Second Order Differential Equations - Beam Deflections

[Saracen Rue]

Homework Statement

A cantilever of length $L$ is rigidly fixed at one end and is horizontal in the unstrainted position. If a load is added at the free end of the beam, the downward deflection, $y$, at a distance, $x$, along the beam satisfies the differential equation: \frac{d^2y}{dx^2}=k\left(L-x\right) \ for\ 0\le x\le L
Where $k$ is a constant. Find the deflection, $y$, in terms of $x$ and hence find the maximum deflection of the beam.

Homework Equations

Basic knowledge of integration

The Attempt at a Solution

After double integrating both sides I'm left with $y=\frac{k}{2}Lx^2-\frac{k}{6}x^3+cx+d$ As the question tells us the beam is horizontal when their is no weight on it, we know that $y=0$ when $x=0$.
$0=\frac{k}{2}L\left(0\right)^2-\frac{k}{6}\left(0\right)^3+c\left(0\right)+d$
$d=0$
$y=\frac{k}{2}Lx^2-\frac{k}{6}x^3+cx$
This is where I get stuck - I can't find any part of the question which helps me calculate the value of the constant $c$. The answer says that $c$ should be zero, but I don't understand how they know this.

 

[ehild]

Homework Statement

A cantilever of length $L$ is rigidly fixed at one end and is horizontal in the unstrainted position.

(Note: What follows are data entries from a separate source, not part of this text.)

[src/rtl/icache_ctrl_if.sv]
// Fetch-side and backing-memory signals of the instruction cache, bundled.
// Latency: none (wires only).
// Backpressure: Stall toward the requester, mem_ack from the memory.
// Ports (slave = cache side):
//   Addr, DataIn, Rd, Wr, createdump  requester -> cache
//   DataOut, Done, Stall, CacheHit, err  cache -> requester
//   mem_rd, mem_addr  cache -> memory
//   mem_data, mem_ack  memory -> cache
interface icache_ctrl_if;
  logic [15:0] Addr;
  logic [15:0] DataIn;
  logic        Rd;
  logic        Wr;
  logic        createdump;
  logic [15:0] DataOut;
  logic        Done;
  logic        Stall;
  logic        CacheHit;
  logic        err;
  logic        mem_rd;
  logic [15:0] mem_addr;
  logic [15:0] mem_data;
  logic        mem_ack;

  modport slave (
    input  Addr, DataIn, Rd, Wr, createdump, mem_data, mem_ack,
    output DataOut, Done, Stall, CacheHit, err, mem_rd, mem_addr
  );

  modport master (
    output Addr, DataIn, Rd, Wr, createdump, mem_data, mem_ack,
    input  DataOut, Done, Stall, CacheHit, err, mem_rd, mem_addr
  );
endinterface

[src/rtl/icache_ctrl.sv]
// Direct-mapped read-only instruction cache, 4 x 16-bit words per line, flop storage.
// Latency: hit answers in the request cycle; miss answers 5 cycles later with a zero-wait memory.
// Backpressure: Stall held for the whole fill; fill advances one word per mem_ack.
// Ports: clk, rst (async, active-low); bus = icache_ctrl_if.slave
//   (requester Addr/Rd/Wr in, DataOut/Done/Stall/CacheHit/err out; memory mem_rd/mem_addr out,
//   mem_data/mem_ack in).
module icache_ctrl #(
  parameter int INDEX_BITS = 3
) (
  input  logic          clk,
  input  logic          rst,
  icache_ctrl_if.slave  bus
);
  localparam int TAG_BITS = 13 - INDEX_BITS;
  localparam int LINES    = 1 << INDEX_BITS;

  typedef enum logic [1:0] {IDLE, FILL, RESP} state_t;

  state_t                r_state;
  state_t                w_next;
  logic [15:0]           r_req_addr;
  logic [1:0]            r_cnt;
  logic [LINES-1:0]      r_valid;
  logic [TAG_BITS-1:0]   r_tag  [LINES];
  logic [15:0]           r_data [LINES][4];

  logic [1:0]            w_offset;
  logic [INDEX_BITS-1:0] w_index;
  logic [TAG_BITS-1:0]   w_tag;
  logic [1:0]            w_req_offset;
  logic [INDEX_BITS-1:0] w_req_index;
  logic [TAG_BITS-1:0]   w_req_tag;
  logic                  w_hit;

  logic                  w_latch;
  logic                  w_fill_we;
  logic                  w_fill_last;
  logic [15:0]           w_data_out;
  logic                  w_done;
  logic                  w_stall;
  logic                  w_cache_hit;
  logic                  w_err;
  logic                  w_mem_rd;
  logic [15:0]           w_mem_addr;
  logic                  w_unused;

  assign w_offset     = bus.Addr[2:1];
  assign w_index      = bus.Addr[3 +: INDEX_BITS];
  assign w_tag        = bus.Addr[15:3+INDEX_BITS];
  assign w_req_offset = r_req_addr[2:1];
  assign w_req_index  = r_req_addr[3 +: INDEX_BITS];
  assign w_req_tag    = r_req_addr[15:3+INDEX_BITS];
  assign w_hit        = r_valid[w_index] && (r_tag[w_index] == w_tag);

  // Write data and the dump hook have no role in a read-only cache.
  assign w_unused = ^{bus.DataIn, bus.createdump, r_req_addr[0]};

  always_comb begin
    w_next      = r_state;
    w_latch     = 1'b0;
    w_fill_we   = 1'b0;
    w_fill_last = 1'b0;
    w_data_out  = '0;
    w_done      = 1'b0;
    w_stall     = 1'b0;
    w_cache_hit = 1'b0;
    w_err       = 1'b0;
    w_mem_rd    = 1'b0;
    w_mem_addr  = '0;
    case (r_state)
      IDLE: begin
        // Any write, or a misaligned read, is rejected without touching state.
        if (bus.Wr || (bus.Rd && bus.Addr[0])) begin
          w_err = 1'b1;
        end else if (bus.Rd) begin
          if (w_hit) begin
            w_done      = 1'b1;
            w_cache_hit = 1'b1;
            w_data_out  = r_data[w_index][w_offset];
          end else begin
            w_latch = 1'b1;
            w_next  = FILL;
          end
        end
      end
      FILL: begin
        // Requester inputs are ignored here; everything comes from r_req_addr.
        w_stall    = 1'b1;
        w_mem_rd   = 1'b1;
        w_mem_addr = {r_req_addr[15:3], r_cnt, 1'b0};
        if (bus.mem_ack) begin
          w_fill_we = 1'b1;
          if (r_cnt == 2'd3) begin
            w_fill_last = 1'b1;
            w_next      = RESP;
          end
        end
      end
      RESP: begin
        w_done     = 1'b1;
        w_data_out = r_data[w_req_index][w_req_offset];
        w_next     = IDLE;
      end
      default: w_next = IDLE;
    endcase
  end

  // Outputs are forced low while reset is held, whatever the inputs do.
  assign bus.DataOut  = rst ? w_data_out : '0;
  assign bus.Done     = rst & w_done;
  assign bus.Stall    = rst & w_stall;
  assign bus.CacheHit = rst & w_cache_hit;
  assign bus.err      = rst & w_err;
  assign bus.mem_rd   = rst & w_mem_rd;
  assign bus.mem_addr = rst ? w_mem_addr : '0;

  always_ff @(posedge clk or negedge rst) begin
    if (!rst) begin
      r_state    <= IDLE;
      r_valid    <= '0;
      r_cnt      <= 2'd0;
      r_req_addr <= '0;
    end else begin
      r_state <= w_next;
      if (w_latch) begin
        r_req_addr       <= bus.Addr;
        // The line is about to be overwritten word by word; drop it now.
        r_valid[w_index] <= 1'b0;
      end
      if (w_fill_we) begin
        r_cnt <= r_cnt + 2'd1;  // wraps to 0 on the final word
      end
      if (w_fill_last) begin
        r_valid[w_req_index] <= 1'b1;
      end
    end
  end

  // Tag and data arrays carry no reset; the valid bits guard them.
  always_ff @(posedge clk) begin
    if (w_fill_we) begin
      r_data[w_req_index][r_cnt] <= bus.mem_data;
    end
    if (w_fill_last) begin
      r_tag[w_req_index] <= w_req_tag;
    end
  end
endmodule

[src/flat_wrapper.sv]
// flat-port wrapper written by rule: the top's interface ports become plain ports
module icache_ctrl_flat 
#(
  parameter int INDEX_BITS = 3
)
  (clk, rst, bus_Addr, bus_DataIn, bus_Rd, bus_Wr, bus_createdump, bus_mem_data, bus_mem_ack, bus_DataOut, bus_Done, bus_Stall, bus_CacheHit, bus_err, bus_mem_rd, bus_mem_addr);
  icache_ctrl_if bus_i ();
  input  logic clk;
  input  logic rst;
  input wire logic [$bits(bus_i.Addr)-1:0] bus_Addr;
  input wire logic [$bits(bus_i.DataIn)-1:0] bus_DataIn;
  input wire logic [$bits(bus_i.Rd)-1:0] bus_Rd;
  input wire logic [$bits(bus_i.Wr)-1:0] bus_Wr;
  input wire logic [$bits(bus_i.createdump)-1:0] bus_createdump;
  input wire logic [$bits(bus_i.mem_data)-1:0] bus_mem_data;
  input wire logic [$bits(bus_i.mem_ack)-1:0] bus_mem_ack;
  output wire logic [$bits(bus_i.DataOut)-1:0] bus_DataOut;
  output wire logic [$bits(bus_i.Done)-1:0] bus_Done;
  output wire logic [$bits(bus_i.Stall)-1:0] bus_Stall;
  output wire logic [$bits(bus_i.CacheHit)-1:0] bus_CacheHit;
  output wire logic [$bits(bus_i.err)-1:0] bus_err;
  output wire logic [$bits(bus_i.mem_rd)-1:0] bus_mem_rd;
  output wire logic [$bits(bus_i.mem_addr)-1:0] bus_mem_addr;
  assign bus_i.Addr = bus_Addr;
  assign bus_i.DataIn = bus_DataIn;
  assign bus_i.Rd = bus_Rd;
  assign bus_i.Wr = bus_Wr;
  assign bus_i.createdump = bus_createdump;
  assign bus_i.mem_data = bus_mem_data;
  assign bus_i.mem_ack = bus_mem_ack;
  assign bus_DataOut = bus_i.DataOut;
  assign bus_Done = bus_i.Done;
  assign bus_Stall = bus_i.Stall;
  assign bus_CacheHit = bus_i.CacheHit;
  assign bus_err = bus_i.err;
  assign bus_mem_rd = bus_i.mem_rd;
  assign bus_mem_addr = bus_i.mem_addr;
  icache_ctrl #(.INDEX_BITS(INDEX_BITS)) u_core (.clk(clk), .rst(rst), .bus(bus_i));
endmodule
[config.mk]
export PLATFORM = sky130hd
export DESIGN_NAME = icache_ctrl_flat
export DESIGN_NICKNAME = d
export VERILOG_FILES = /design/src/rtl/icache_ctrl_if.sv /design/src/rtl/icache_ctrl.sv /design/src/flat_wrapper.sv
export SDC_FILE = /design/constraint.sdc
export NUM_CORES = 1
export LEC_CHECK = 0
export BUFFER_PORTS_ARGS = -buffer_cell sky130_fd_sc_hd__buf_4
export CORE_UTILIZATION = 55
export DETAILED_ROUTE_END_ITERATION = 10
export PLACE_DENSITY = 0.72
export SYNTH_ARGS = -nofsm -noshare
export SYNTH_HDL_FRONTEND = slang
export SYNTH_SLANG_ARGS = --single-unit
[constraint.sdc]
create_clock -name clk -period 4.5 [get_ports clk]
set_clock_uncertainty 0.2 [all_clocks]
set_input_delay 0.9 -clock clk [delete_from_list [all_inputs] [get_ports clk]]
set_output_delay 0.9 -clock clk [all_outputs]
set_load 0.02 [all_outputs]
# Yosys cells after proc, flatten, opt, wreduce, memory -nomap -nowiden
# Memory sizes are Yosys's and may differ from the RTL's.
# Cells that the tools add are included.
# W data, S select, Z words.
# word_totals
ff_bits	28
input_bits	54
output_inout_bits	37
memories	2
ramBits	592
word_cells	92
# classes
n_eq_ne	9
reduce_logical	8
mux	50
n_lt_le_gt_ge	8
bitwise	10
addsub	1
# mem_list
memory	words	width	read_ports	rd_ports_with_merged_regs	wr	line_no	source
u_core.r_data	8	64	2	0	1	icache_ctrl.sv:25	logic [15:0] r_data [LINES][4];
u_core.r_tag	8	10	1	0	1	icache_ctrl.sv:24	logic [TAG_BITS-1:0] r_tag [LINES];
# ops
cell	count
$mux W16	11
$bmux W16 S2	2
$mux W64	1
$demux W16 S2	1
$pmux W16 S2	1
$mux W1	22
$mux W8	2
$eq A10 B10 Y1	1
$mux W2	5
$ge A3 B3 Y1 const B	3
$not A2 Y3	3
$and A8 B8 Y8	1
$lt A3 B4 Y1 const B	2
$ne A2 B2 Y1 const B	4
$not A8 Y8	1
$or A8 B8 Y8	1
$demux W1 S3	2
$ge A3 B1 Y1 const B	2
$logic_and A1 B1 Y1	5
$reduce_and A5 Y1	1
$and A1 B1 Y1	4
$eq A2 B2 Y1 const B	2
$pmux W2 S2	1
$bmux W1 S3	1
other kinds (7)	7

# Logic depth before layout (Yosys ltp)
# logic_depth
word_depth	10
ltp_mapped	12
depth_no_buf	7

# Least setup slack after synthesis
# OpenSTA, ideal clock, no wires.
# synth_timing
path_kind	input to output
start	input bus_Addr[4]
end	output bus_DataOut[5]
slack_ns	0.163
required_ns	3.400
path_stages	9
t_arrival_ns	3.237
path_buffers	5
path_cell_list	buf_6 -> buf_12 -> buf_2 -> buf_2 -> buf_2 -> mux4_2 -> mux4_2 -> mux2i_1 -> o22ai_1
# synth_between
elab_chain_len	9
word_cells_on_any_way	14
cone_classes	eq/ne: 1; mux: 10; reduce/logical: 1; memory: 2
# synth_lines
element	line_no	source
from (decl)	flat_wrapper.sv:10	input wire logic [$bits(bus_i.Addr)-1:0] bus_Addr;
$mem_v2 Z8 W64	-	
$bmux W16 S2	icache_ctrl.sv:79	w_data_out = r_data[w_index][w_offset];
$mux W16 (implied by the code) (2 in series)	icache_ctrl.sv:79	
$mux W16 (*)	icache_ctrl.sv:76	if (w_hit) begin
$mux W16 (*)	icache_ctrl.sv:75	end else if (bus.Rd) begin
$mux W16 (*)	icache_ctrl.sv:73	if (bus.Wr || (bus.Rd && bus.Addr[0])) begin
$pmux W16 S2 (*)	icache_ctrl.sv:70	case (r_state)
$mux W16 (*)	icache_ctrl.sv:109	assign bus.DataOut = rst ? w_data_out : '0;
to (decl)	flat_wrapper.sv:17	output wire logic [$bits(bus_i.DataOut)-1:0] bus_DataOut;
# Every way passes the cells marked *; elsewhere a longest branch is shown, timed or not. The select of a mux whose other input is x is not followed.

# Worst setup path after layout
# layout_timing
start	register u_core.r_req_addr[3]
end	output bus_DataOut[1]
# layout_between
elab_chain_len	6
# layout_lines
element	line_no	source
from (decl)	icache_ctrl.sv:21	logic [15:0] r_req_addr;
from (signal assigned)	icache_ctrl.sv:126	r_req_addr <= bus.Addr;
$mem_v2 Z8 W64	-	
$bmux W16 S2	icache_ctrl.sv:101	w_data_out = r_data[w_req_index][w_req_offset];
$mux W16 (implied by the code) (2 in series)	icache_ctrl.sv:101	
$pmux W16 S2	icache_ctrl.sv:70	
$mux W16	icache_ctrl.sv:109	
# No other way between the ends. The select of a mux whose other input is x is not followed.
===== config.mk =====
export PLATFORM = sky130hd
export DESIGN_NAME = pipelined_barrel_shifter
export DESIGN_NICKNAME = d
export VERILOG_FILES = /design/src/rtl/pipelined_barrel_shifter.sv
export SDC_FILE = /design/constraint.sdc
export NUM_CORES = 1
export LEC_CHECK = 0
export ABC_AREA = 1
export BUFFER_PORTS_ARGS = -buffer_cell sky130_fd_sc_hd__clkbuf_2
export CAP_MARGIN = 20
export CORE_UTILIZATION = 42
export CTS_CLUSTER_SIZE = 24
export DETAILED_ROUTE_END_ITERATION = 10
export GPL_TIMING_DRIVEN = 0
export PLACE_DENSITY_LB_ADDON = 0.2
export SKIP_LAST_GASP = 1
export SYNTH_ARGS = -nofsm -noshare
export SYNTH_HDL_FRONTEND = slang
export SYNTH_SLANG_ARGS = --single-unit

===== constraint.sdc =====
create_clock -name clk -period 5.9 [get_ports clk]
set_input_delay 0.885 -clock clk [delete_from_list [all_inputs] [get_ports clk]]
set_output_delay 0.885 -clock clk [all_outputs]
set_load 0.05 [all_outputs]
[config.mk]
export PLATFORM = sky130hd
export DESIGN_NAME = integral_window_generator
export DESIGN_NICKNAME = d
export VERILOG_FILES = /design/src/rtl/haar_pkg.sv /design/src/rtl/integral_window_generator_line_buffer.sv /design/src/rtl/integral_window_generator.sv
export SDC_FILE = /design/constraint.sdc
export NUM_CORES = 1
export LEC_CHECK = 0
export BUFFER_PORTS_ARGS = -buffer_cell sky130_fd_sc_hd__clkbuf_2
export CAP_MARGIN = 20
export CORE_ASPECT_RATIO = 0.8
export CORE_MARGIN = 2
export CORE_UTILIZATION = 40
export CTS_CLUSTER_SIZE = 16
export DETAILED_ROUTE_END_ITERATION = 8
export SYNTH_ARGS = -nofsm -noshare
export SYNTH_HDL_FRONTEND = slang
export SYNTH_HIERARCHICAL = 1
export SYNTH_SLANG_ARGS = --single-unit
[constraint.sdc]
create_clock -name clk_fpga -period 7.9 [get_ports clk_fpga]
set_input_delay 0.79 -clock clk_fpga [delete_from_list [all_inputs] [get_ports clk_fpga]]
set_output_delay 0.79 -clock clk_fpga [all_outputs]
set_load 0.01 [all_outputs]
[src/rtl/haar_pkg.sv]
// Shared widths, window geometry and types for the Haar integral-image pipeline.
package haar_pkg;
  localparam int DATA_WIDTH_8    = 8;
  localparam int DATA_WIDTH_12   = 12;
  localparam int INTEGRAL_WIDTH  = 3;
  localparam int INTEGRAL_HEIGHT = 3;

  typedef logic [DATA_WIDTH_12-1:0] integral_t;

  typedef enum logic [1:0] {
    ST_IDLE   = 2'd0,
    ST_STREAM = 2'd1,
    ST_HOLD   = 2'd2
  } state_t;
endpackage

[src/rtl/integral_window_generator_line_buffer.sv]
// One image row of integral values, addressed by column.
// Reads are combinational, so a write to the same address only lands after the old value is read.
module line_buffer #(
  parameter int DEPTH = 16,
  parameter int WIDTH = 12,
  parameter int AW    = $clog2(DEPTH)
) (
  input  logic             clk_i,
  input  logic             we_i,
  input  logic [AW-1:0]    addr_i,
  input  logic [WIDTH-1:0] wdata_i,
  output logic [WIDTH-1:0] rdata_o
);
  logic [WIDTH-1:0] mem_q [DEPTH];

  always_ff @(posedge clk_i) begin
    if (we_i) mem_q[addr_i] <= wdata_i;
  end

  assign rdata_o = mem_q[addr_i];
endmodule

If a load is added at the free end of the beam, the downward deflection, $y$, at a distance, $x$, along the beam satisfies the differential equation: \frac{d^2y}{dx^2}=k\left(L-x\right) \ for\ 0\le x\le L
Where $k$ is a constant. Find the deflection, $y$, in terms of $x$ and hence find the maximum deflection of the beam.

Homework Equations

Basic knowledge of integration

The Attempt at a Solution

After double integrating both sides I'm left with $y=\frac{k}{2}Lx^2-\frac{k}{6}x^3+cx+d$ As the question tells us the beam is horizontal when their is no weight on it, we know that $y=0$ when $x=0$.
$0=\frac{k}{2}L\left(0\right)^2-\frac{k}{6}\left(0\right)^3+c\left(0\right)+d$
$d=0$
$y=\frac{k}{2}Lx^2-\frac{k}{6}x^3+cx$
This is where I get stuck - I can't find any part of the question which helps me calculate the value of the constant $c$. The answer says that $c$ should be zero, but I don't understand how they know this.

The beam is horizontal when unloaded. What do you think the direction of the tangent of the loaded beam is at the fixed end?